* [To do]:
Where the material below has a line containing "met2: 523 / 11610 / 56.21", start repeating exactly, and keep going through the line containing "met5: - / 0 / 0", with no other lines.

'''

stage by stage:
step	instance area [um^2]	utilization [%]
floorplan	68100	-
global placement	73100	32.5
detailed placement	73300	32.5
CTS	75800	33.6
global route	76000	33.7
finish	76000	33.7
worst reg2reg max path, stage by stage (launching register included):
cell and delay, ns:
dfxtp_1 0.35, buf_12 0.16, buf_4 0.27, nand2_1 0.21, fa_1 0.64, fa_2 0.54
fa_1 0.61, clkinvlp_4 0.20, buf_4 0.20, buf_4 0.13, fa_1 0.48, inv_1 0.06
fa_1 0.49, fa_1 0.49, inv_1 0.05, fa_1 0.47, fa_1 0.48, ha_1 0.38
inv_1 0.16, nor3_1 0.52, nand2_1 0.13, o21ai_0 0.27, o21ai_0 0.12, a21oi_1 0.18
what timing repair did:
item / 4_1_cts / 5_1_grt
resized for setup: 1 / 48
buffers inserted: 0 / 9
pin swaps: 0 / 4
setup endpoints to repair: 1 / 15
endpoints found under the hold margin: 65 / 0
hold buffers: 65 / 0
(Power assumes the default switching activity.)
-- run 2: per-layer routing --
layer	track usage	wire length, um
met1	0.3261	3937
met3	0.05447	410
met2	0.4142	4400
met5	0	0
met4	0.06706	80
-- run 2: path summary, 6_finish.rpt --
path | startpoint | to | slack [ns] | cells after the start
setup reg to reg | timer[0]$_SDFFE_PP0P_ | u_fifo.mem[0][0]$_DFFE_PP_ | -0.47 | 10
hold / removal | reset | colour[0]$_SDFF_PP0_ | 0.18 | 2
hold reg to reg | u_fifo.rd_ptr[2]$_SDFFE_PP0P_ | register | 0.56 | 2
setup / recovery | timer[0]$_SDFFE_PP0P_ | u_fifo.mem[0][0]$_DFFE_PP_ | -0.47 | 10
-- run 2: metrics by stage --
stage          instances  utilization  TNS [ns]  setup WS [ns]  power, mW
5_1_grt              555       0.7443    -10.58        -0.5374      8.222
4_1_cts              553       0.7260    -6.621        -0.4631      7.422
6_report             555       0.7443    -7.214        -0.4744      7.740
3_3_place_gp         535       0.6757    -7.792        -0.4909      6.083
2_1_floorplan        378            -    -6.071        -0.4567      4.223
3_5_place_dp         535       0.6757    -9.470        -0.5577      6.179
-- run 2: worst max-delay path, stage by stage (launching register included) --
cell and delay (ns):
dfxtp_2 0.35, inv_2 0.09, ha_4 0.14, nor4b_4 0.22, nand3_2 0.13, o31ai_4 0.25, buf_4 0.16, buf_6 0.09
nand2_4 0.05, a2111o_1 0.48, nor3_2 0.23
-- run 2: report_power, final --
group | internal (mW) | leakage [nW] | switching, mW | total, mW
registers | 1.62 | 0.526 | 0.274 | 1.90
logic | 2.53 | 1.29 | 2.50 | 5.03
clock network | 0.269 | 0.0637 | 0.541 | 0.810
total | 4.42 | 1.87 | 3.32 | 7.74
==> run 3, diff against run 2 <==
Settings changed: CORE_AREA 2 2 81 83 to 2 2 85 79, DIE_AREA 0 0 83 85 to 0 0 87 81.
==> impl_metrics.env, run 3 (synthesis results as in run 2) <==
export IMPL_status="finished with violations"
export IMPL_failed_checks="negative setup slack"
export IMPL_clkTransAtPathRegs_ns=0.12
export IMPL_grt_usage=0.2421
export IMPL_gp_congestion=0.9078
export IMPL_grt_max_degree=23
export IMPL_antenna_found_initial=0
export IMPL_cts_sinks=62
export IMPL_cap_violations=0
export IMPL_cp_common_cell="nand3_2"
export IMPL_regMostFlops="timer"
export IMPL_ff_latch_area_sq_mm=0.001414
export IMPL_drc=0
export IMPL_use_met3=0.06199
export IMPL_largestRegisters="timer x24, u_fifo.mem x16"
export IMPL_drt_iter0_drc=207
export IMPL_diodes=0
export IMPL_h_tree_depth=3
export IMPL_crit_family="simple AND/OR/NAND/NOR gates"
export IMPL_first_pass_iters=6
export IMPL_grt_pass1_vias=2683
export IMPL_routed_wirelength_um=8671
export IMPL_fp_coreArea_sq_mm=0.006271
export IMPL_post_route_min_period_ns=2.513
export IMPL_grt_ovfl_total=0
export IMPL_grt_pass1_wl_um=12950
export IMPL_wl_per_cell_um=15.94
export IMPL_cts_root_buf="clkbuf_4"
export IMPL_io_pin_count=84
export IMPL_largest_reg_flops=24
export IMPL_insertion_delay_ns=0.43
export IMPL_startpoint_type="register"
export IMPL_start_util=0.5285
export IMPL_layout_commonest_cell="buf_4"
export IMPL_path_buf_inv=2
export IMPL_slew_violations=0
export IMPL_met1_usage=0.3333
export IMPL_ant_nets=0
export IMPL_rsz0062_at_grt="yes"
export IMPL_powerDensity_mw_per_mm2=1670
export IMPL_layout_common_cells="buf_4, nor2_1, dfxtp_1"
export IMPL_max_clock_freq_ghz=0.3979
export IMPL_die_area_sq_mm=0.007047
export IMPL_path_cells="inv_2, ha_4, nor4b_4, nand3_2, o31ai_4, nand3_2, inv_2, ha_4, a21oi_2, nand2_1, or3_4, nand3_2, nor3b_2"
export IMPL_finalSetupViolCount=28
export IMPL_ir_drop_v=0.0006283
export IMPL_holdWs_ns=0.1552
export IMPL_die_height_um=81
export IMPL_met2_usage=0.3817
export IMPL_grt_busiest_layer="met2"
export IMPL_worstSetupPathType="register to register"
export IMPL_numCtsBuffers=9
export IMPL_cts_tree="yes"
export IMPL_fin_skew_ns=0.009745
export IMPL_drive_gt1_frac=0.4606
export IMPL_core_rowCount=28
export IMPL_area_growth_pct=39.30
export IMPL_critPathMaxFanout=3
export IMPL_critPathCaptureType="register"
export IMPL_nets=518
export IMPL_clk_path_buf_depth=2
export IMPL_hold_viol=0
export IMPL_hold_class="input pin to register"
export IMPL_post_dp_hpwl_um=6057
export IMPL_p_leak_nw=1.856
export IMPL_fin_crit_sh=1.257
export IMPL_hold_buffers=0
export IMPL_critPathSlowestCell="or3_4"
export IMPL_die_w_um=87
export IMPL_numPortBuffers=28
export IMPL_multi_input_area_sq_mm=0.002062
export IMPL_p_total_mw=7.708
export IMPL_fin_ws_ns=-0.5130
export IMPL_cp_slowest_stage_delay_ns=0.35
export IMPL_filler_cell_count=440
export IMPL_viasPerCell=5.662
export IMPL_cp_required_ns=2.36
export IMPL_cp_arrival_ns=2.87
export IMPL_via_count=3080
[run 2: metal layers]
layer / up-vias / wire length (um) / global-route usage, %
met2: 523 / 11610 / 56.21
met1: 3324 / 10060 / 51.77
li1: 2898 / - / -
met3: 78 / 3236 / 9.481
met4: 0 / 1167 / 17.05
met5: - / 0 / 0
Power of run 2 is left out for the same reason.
<file path="src/rtl/fetch_redirect_unit.sv">
// Instruction-fetch sequencer: steers the PC on EXE-stage redirects, drives the
// imem request handshake and fills IF/ID, parking a fetch accepted during a freeze.
module fetch_redirect_unit #(
  parameter logic [31:0] RESET_PC = 32'h0000_0000,
  parameter logic [31:0] PC_STEP  = 32'd4
) (
  input  logic        clk,
  input  logic        rst_n,
  input  logic        freeze,
  input  logic        Br_taken,
  input  logic [31:0] Br_addr,
  output logic        imem_req,
  output logic [31:0] imem_addr,
  input  logic        imem_ready,
  input  logic [31:0] imem_rdata,
  output logic [31:0] if_pc,
  output logic [31:0] if_instr,
  output logic        if_valid,
  output logic        flush
);

  typedef enum logic [1:0] {FETCH, HOLD, KILL} state_t;

  state_t      state, state_nxt;
  logic [31:0] pc, pc_nxt;
  logic [31:0] kill_addr, kill_addr_nxt;
  logic [31:0] buf_instr, buf_instr_nxt;
  logic [31:0] buf_pc, buf_pc_nxt;
  logic [31:0] if_pc_nxt, if_instr_nxt;
  logic        if_valid_nxt;
  logic        accept;
  logic [31:0] pc_inc;

  // 32-bit modulo increment; the top of the address space wraps to zero.
  function automatic logic [31:0] step_pc(input logic [31:0] a);
    return a + PC_STEP;
  endfunction

  assign pc_inc    = step_pc(pc);
  assign imem_req  = rst_n && (state != HOLD);
  // KILL keeps presenting the stale address until memory completes it.
  assign imem_addr = (state == KILL) ? kill_addr : pc;
  assign flush     = rst_n && Br_taken;
  assign accept    = imem_req && imem_ready;

  always_ff @(posedge clk or negedge rst_n) begin
    if (!rst_n) state <= FETCH;
    else        state <= state_nxt;
  end

  always_comb begin
    state_nxt     = state;
    pc_nxt        = pc;
    kill_addr_nxt = kill_addr;
    buf_instr_nxt = buf_instr;
    buf_pc_nxt    = buf_pc;
    if_pc_nxt     = if_pc;
    if_instr_nxt  = if_instr;
    if_valid_nxt  = if_valid;
    case (state)
      FETCH: begin
        if (Br_taken) begin
          pc_nxt       = Br_addr;
          if_valid_nxt = 1'b0;
          if (!accept) begin
            kill_addr_nxt = pc;
            state_nxt     = KILL;
          end
        end else if (accept && !freeze) begin
          if_instr_nxt = imem_rdata;
          if_pc_nxt    = pc_inc;
          if_valid_nxt = 1'b1;
          pc_nxt       = pc_inc;
        end else if (accept) begin
          buf_instr_nxt = imem_rdata;
          buf_pc_nxt    = pc_inc;
          pc_nxt        = pc_inc;
          state_nxt     = HOLD;
        end else if (!freeze) begin
          if_valid_nxt = 1'b0;
        end
      end
      HOLD: begin
        if (Br_taken) begin
          pc_nxt       = Br_addr;
          if_valid_nxt = 1'b0;
          state_nxt    = FETCH;
        end else if (!freeze) begin
          if_instr_nxt = buf_instr;
          if_pc_nxt    = buf_pc;
          if_valid_nxt = 1'b1;
          state_nxt    = FETCH;
        end
      end
      KILL: begin
        if (accept) state_nxt = FETCH;
        // A second redirect while the stale request drains: latest target wins.
        if (Br_taken) begin
          pc_nxt       = Br_addr;
          if_valid_nxt = 1'b0;
        end else if (!freeze) begin
          if_valid_nxt = 1'b0;
        end
      end
      default: state_nxt = FETCH;
    endcase
  end

  always_ff @(posedge clk or negedge rst_n) begin
    if (!rst_n) begin
      pc        <= RESET_PC;
      kill_addr <= '0;
      buf_instr <= '0;
      buf_pc    <= '0;
      if_pc     <= '0;
      if_instr  <= '0;
      if_valid  <= 1'b0;
    end else begin
      pc        <= pc_nxt;
      kill_addr <= kill_addr_nxt;
      buf_instr <= buf_instr_nxt;
      buf_pc    <= buf_pc_nxt;
      if_pc     <= if_pc_nxt;
      if_instr  <= if_instr_nxt;
      if_valid  <= if_valid_nxt;
    end
  end

endmodule

</file>
<file path="config.mk">
export PLATFORM = sky130hd
export DESIGN_NAME = fetch_redirect_unit
export DESIGN_NICKNAME = d
export VERILOG_FILES = /design/src/rtl/fetch_redirect_unit.sv
export SDC_FILE = /design/constraint.sdc
export NUM_CORES = 1
export LEC_CHECK = 0
export ABC_AREA = 0
export BUFFER_PORTS_ARGS = -buffer_cell sky130_fd_sc_hd__buf_2
export CORE_AREA = 2 2 129 131
export CTS_BUF_LIST = sky130_fd_sc_hd__clkbuf_16
export CTS_CLUSTER_SIZE = 8
export DETAILED_ROUTE_END_ITERATION = 8
export DIE_AREA = 0 0 131 133
export HOLD_SLACK_MARGIN = 0.06
export PLACE_DENSITY = 0.94
export SYNTH_ARGS = -nofsm -noshare
export SYNTH_HDL_FRONTEND = slang
export SYNTH_SLANG_ARGS = --single-unit
export TNS_END_PERCENT = 1
</file>
<file path="constraint.sdc">
create_clock -name clk -period 4.85 [get_ports clk]
set_input_delay 0.485 -clock clk [delete_from_list [all_inputs] [get_ports clk]]
set_output_delay 0.485 -clock clk [all_outputs]
set_load 0.01 [all_outputs]
</file>
* Yosys cells after proc, flatten, opt, wreduce, memory -nomap -nowiden
Cells that the tools add are included.
Word-level totals: register bits after elaboration 195, bits of input ports 69, logic and storage cells 75
Operators by class: $add $sub $neg 1, equality and inequality tests 15, multiplexer cells 32, bitwise gates (word level) 3, reduce and logical (&&, ||, !) cells 16
Operators with widths (number):
- 32-bit 2-to-1 mux | 13
- 32-bit case mux with 2 select lines | 3
- 32-bit by 3-bit adder with 32-bit output (second input constant) | 1
- 2-bit 2-to-1 mux | 7
- 3-bit != test (second input constant) | 4
- 2-bit != test (second input constant) | 5
- 5-bit AND reduction | 2
- 3-bit AND reduction | 3
- 4-bit != test (second input constant) | 2
- 1-bit 2-to-1 mux | 7
- 2-bit case mux with 3 select lines | 1
- 1-bit logical AND | 4
- 2-bit by 1-bit != test with 1-bit output (second input constant) | 2
- 4-bit AND reduction | 1
- 2-bit nonzero test | 2
- 1-bit inverter | 3
- 1-bit case mux with 3 select lines | 1
- 3-bit nonzero test | 1
- 2-bit by 1-bit == test with 1-bit output (second input constant) | 1
- 2-bit == test (second input constant) | 1
- 2-bit logical NOT | 1
- 2-bit OR reduction | 1
- 1-bit logical NOT | 1

* Logic depth before layout (Yosys ltp)
Gate-level depths: netlist (run 1).
word-level depth 7, gate-level depth with buffers 10, gate-level depth less buffers 7

* Least setup slack after synthesis (run 1)
No wires, ideal clock.
kind register -> register, start point reg state[1], end point reg if_pc[19], library setup time 0.087 ns, arrival 1.943 ns, data required time 4.763 ns, path slack 2.819 ns, stages on the path, launching flop included 10, path buffers 2, period minus slack after synthesis 2.031 ns, cell sequence dfrtp_1 > inv_1 > ha_1 > and3b_1 > nand2_1 > a211o_1 > clkbuf_1 > buf_2 > or2_2 > o211ai_1
On the way: longest elaborated chain between the ends 6, elaborated cells between the ends (all ways) 13
Ends and longest elaborated chain:
- from (decl) | line 24 | state_t state, state_nxt;
- from (signal assigned) | line 48 | else state <= state_nxt;
- 2-bit by 1-bit != test with 1-bit output | line 40 | assign imem_req = rst_n && (state != HOLD);
- 1-bit logical AND | line 40
- 1-bit logical AND | line 44 | assign accept = imem_req && imem_ready;
- 1-bit logical AND | line 69 | end else if (accept && !freeze) begin
- 2-bit != test (no line)
- 5-bit AND reduction (no line)
- to (signal assigned) | line 123 | if_pc <= if_pc_nxt;
- to (decl) | line 16 | output logic [31:0] if_pc,
Parallel ways exist; a longest one is shown, timed or not. A chain may end at the register's enable or synchronous reset.

* Worst setup path after layout (run 1)
start point in rst_n, end point reg buf_instr[1]
On the way: longest elaborated chain between the ends 5
Ends and longest elaborated chain:
- from (decl) | line 8 | input logic rst_n,
- 1-bit logical AND (*) | line 40
- 1-bit logical AND (*) | line 44
- 1-bit logical AND | line 69
- 1-bit inverter (no line)
- 4-bit AND reduction (no line) (*)
- to (signal assigned) | line 121 | buf_instr <= buf_instr_nxt;
- to (decl) | line 27 | logic [31:0] buf_instr, buf_instr_nxt;
Every way passes the cells marked *; elsewhere a longest branch is shown, timed or not.

==> run summary, run 1 <==
Fraction of the cycle the final worst path needs: 0.6827. Before CTS, the worst setup slack after placement is 1.663 ns. The top cell types in the final layout, fill and taps aside, are 195 x sky130_fd_sc_hd__dfrtp_1, 166 x sky130_fd_sc_hd__buf_2, 102 x sky130_fd_sc_hd__mux2_2.

For the total number of vias, the log shows 7740. Detailed-routing iteration count for the pre-antenna-repair pass: 6. The critical path class was in -> reg. The count of input and output buffers came out at 167. The fraction of power consumed by sequential logic was 0.394. The tools report the global-route usage over all layers as 0.2878. TritonCTS built the clock tree.

The tools report the count of max-cap constraint violations as 0. The logs give 4.603 mW for the design internal power and 0 ns for the sum of negative setup slack. Net count of the mapped netlist: 977.

The logs give 2 for the maximum number of buffers from clock root to sink and 302.0 MHz for the highest attainable clock frequency. Fraction of power spent switching nets: 0.4078. The tools report the clock root buffer master as sky130_fd_sc_hd__clkbuf_16.

The post-cts repair resize count was 0; the initial antenna violation count was 1. The layout overhead on the synthesized area came out at 15.20%. The die outline height was 133 µm; the worst-case headroom to the max-slew limit was 0.2288. At the end of routability-driven placement, the weighted congestion stood at 0.9180. The run gives 0 as the remaining number of nets flagged by the antenna check after routing. The startpoint of the worst setup timing path is rst_n.

The clock reaches the later pin of the worst-skew pair after 0.45 ns. The tools report the number of DRC markers after the initial detailed-route iteration as 931. The most used flip-flop cell after synthesis is sky130_fd_sc_hd__dfrtp_1. The tools report the post-layout instance count excluding filler cells as 1256. The run gives 168 as the number of ports placed on the die boundary. In this run the critical register-to-register path is captured at buf_instr[1].

The critical path data required time is 5.18 ns, and the number of distinct standard cells referenced by the synthesized netlist is 65. The Yosys step of the flow raised 0 warnings. The tools report the combinational fraction of design power as 0.428. Measured in cells, the most critical reg-to-reg path has a length of 6. The fraction of final layout cells sized beyond drive strength 1 is 0.3217, and the async set-or-reset flop fraction in the synthesized netlist is 1.000.

The average footprint of a synthesized cell was 10.63 µm². In this run the static leakage power is 4.986 nW. The logs give 3.169 mW for the net load switching power and 0 for the number of remaining DRC errors.

The via count of the first global-routing pass is 7516. Once detailed placement completed, the half-perimeter wirelength came to 16310 µm. STA classifies the critical path startpoint as an input pin.

The logs give 0.5084 for the sequential fraction of the synthesis area and 7.772 mW for the overall power consumption. The run finished with clean final reports. The die is 131 µm wide. The worst-path maximum fanout works out to 65. The count of placed standard cells including taps is 1223. STA puts the critical path data arrival time at 3.64 ns. The power density normalized to cell area is 702.9 mW/mm². In this run the number of H-tree levels came out at 4. Between clock sinks in the finished design, the worst skew comes to 0.009428 ns.

The min-delay analysis places its worst path in the category in -> reg. For the pin with the worst max-slew slack, the measured transition is 1.157 ns. Synthesis produced 903 cells. The share of power burned in the clock network was 0.178; the register clock-pin slew on the reported worst setup and hold paths was 0.08 ns.

The tools report the number of failing hold endpoints at the final stage as 0. The most common cell after layout, fill and taps aside was sky130_fd_sc_hd__dfrtp_1. The largest voltage drop on the vdd net was 422.7 µV. Startpoint of the lowest-slack register-to-register path: state[1]. The die covers 0.01742 mm². In this run the core area contains 47 standard-cell rows. After detailed routing, the number of vias per cell comes to 6.162. The number of enable flip-flop cells after synthesis works out to 0. The floorplan core area was 0.01617 mm². The smallest clock period supported by the final layout is computed as 3.311 ns. The final worst setup slack came out at 1.539 ns. Total number of nets in the final design: 1097.

Entering global routing, the biggest net connects 131 pins. The tree built by TritonCTS fans out to 195 sinks. The number of clock buffers added by TritonCTS is 17.

For the initial core utilization, the log shows 0.5935. Across all hold checks on the routed design, the worst slack comes to 0.2643 ns. Setup violations remaining at the end of the flow were counted as 0.

The final layout contains routed wiring with a total length of 24310 µm. The tools report the critical path capture point type as a flip-flop. The end point of the critical path was buf_instr[1].

After global routing the overflow that remains totals 0. Setup repair after global routing left no endpoint under its margin. Worst-case register-to-register setup slack: 1.66 ns.

The first global-routing pass estimated 38960 µm of wire. Dividing the detail-routed wire length by the instance count gives 19.36 µm. After synthesis the netlist holds a flip-flop and latch count of 195. The number of pins exceeding their max-slew limit in the final report is 0. The cell area after synthesis came out at 0.009598 mm².
==> worst max-delay path, cell delays in order <==
cell and delay [ns]:
sky130_fd_sc_hd__dlygate4sd3_1 0.54, sky130_fd_sc_hd__clkbuf_8 0.44, sky130_fd_sc_hd__and3b_1 0.32, sky130_fd_sc_hd__and3_2 0.84
sky130_fd_sc_hd__buf_4 0.54, sky130_fd_sc_hd__mux2_2 0.41
==> cells by family (layout without fill, tap and decap cells) <==
kind of cell,after synthesis,count (layout),synth area share
AO/OA/AOI/OAI,199,199,0.1332
XOR/XNOR,19,19,0.01734
adder cells (fa/ha/maj),5,5,0.006518
buffers and inverters,104,236,0.04589
flip-flops,195,195,0.5084
multiplexers,146,146,0.1656
other,0,1,0
AND/OR/NAND/NOR,235,235,0.1231
==> power by group through the flow <==
stage	sequential, mW	clock, mW	combinational (mW)
6_report	3.06	1.38	3.33
5_1_grt	3.16	1.46	3.63
4_1_cts	3.04	1.38	3.30
3_5_place_dp	3.06	0	3.26
3_3_place_gp	2.99	0	3.12
2_1_floorplan	2.95	0	2.23
==> synthesized netlist by cell type (all sizes together) (5+ instances only) <==
cell	number	area [µm²]
a211oi	5	37.54
a21oi	37	185.2
a22o	5	43.79
a31oi	10	62.56
a32oi	6	52.55
and3	5	31.28
and4	6	57.55
buf	32	168.9
clkbuf	45	170.2
dfrtp	195	4880
ha	5	62.56
inv	27	101.4
mux2	102	1149
mux2i	44	440.4
nand2	95	359.1
nand3	30	150.1
nand4	11	90.08
nor2	44	165.2
nor3	14	80.08
nor4	8	86.33
o21a	7	52.55
o21ai	78	390.4
o221ai	5	43.79
o22a	7	61.31
o22ai	8	50.05
o31ai	9	102.6
or4	6	45.04
xnor2	14	122.6
xor2	5	43.79
==> per-stage QoR <==
| step | instance area (µm²) | utilization |
|---|---|---|
| after floorplan | 9598 | - |
| after global placement | 10480 | 0.6478 |
| after detailed placement | 10480 | 0.6478 |
| after CTS | 11050 | 0.6836 |
| after global routing | 11060 | 0.6837 |
| final | 11060 | 0.6837 |
==> layout make-up <==
class	count	area, µm²
tap	220	275.3
fill	1131	5115
antenna	1	2.502
clock buffer	17	425.4
timing repair buffer	178	929.6
inverter	27	101.3
multi-input combinational	604	4300
clock inverter	14	142.6
sequential	195	4880
==> how the worst min path moves through the flow <==
stage / slack (ns) / endpoint / cells past startpoint / startpoint
detailed placement: 0.47 / if_instr[9] / 2 / if_instr[9]
CTS: 0.26 / pc[2] / 3 / Br_addr[2]
global route: 0.27 / pc[2] / 3 / Br_addr[2]
global placement: 0.46 / if_pc[4] / 2 / if_pc[4]
finish: 0.26 / pc[2] / 3 / Br_addr[2]
floorplan: 0.19 / buf_instr[0] / 0 / rst_n
==> sequential cells by signal, indices dropped and copies added (netlist names) <==
register   cells
buf_instr     32
buf_pc        32
if_instr      32
if_pc         32
kill_addr     32
pc            32
state          2
if_valid       1
==> layer usage <==
layer	vias up	share of wire	global-route usage	wire length, µm
met2	412	0.47	0.4277	11330
met5	-	0	0	0
met3	94	0.087	0.07804	2120
li1	3479	-	-	-
met1	3755	0.40	0.3919	9740
met4	0	0.046	0.1389	1115
==> timing repair <==
| action | CTS | global route |
|---|---|---|
| hold endpoints to repair | 52 | 0 |
| buffers inserted | 0 | 0 |
| hold buffers | 1 | 0 |
No activity file was read; power rests on OpenSTA's default activity.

'''

* [Answer to this task]:
met2: 523 / 11610 / 56.21
met1: 3324 / 10060 / 51.77
li1: 2898 / - / -
met3: 78 / 3236 / 9.481
met4: 0 / 1167 / 17.05
met5: - / 0 / 0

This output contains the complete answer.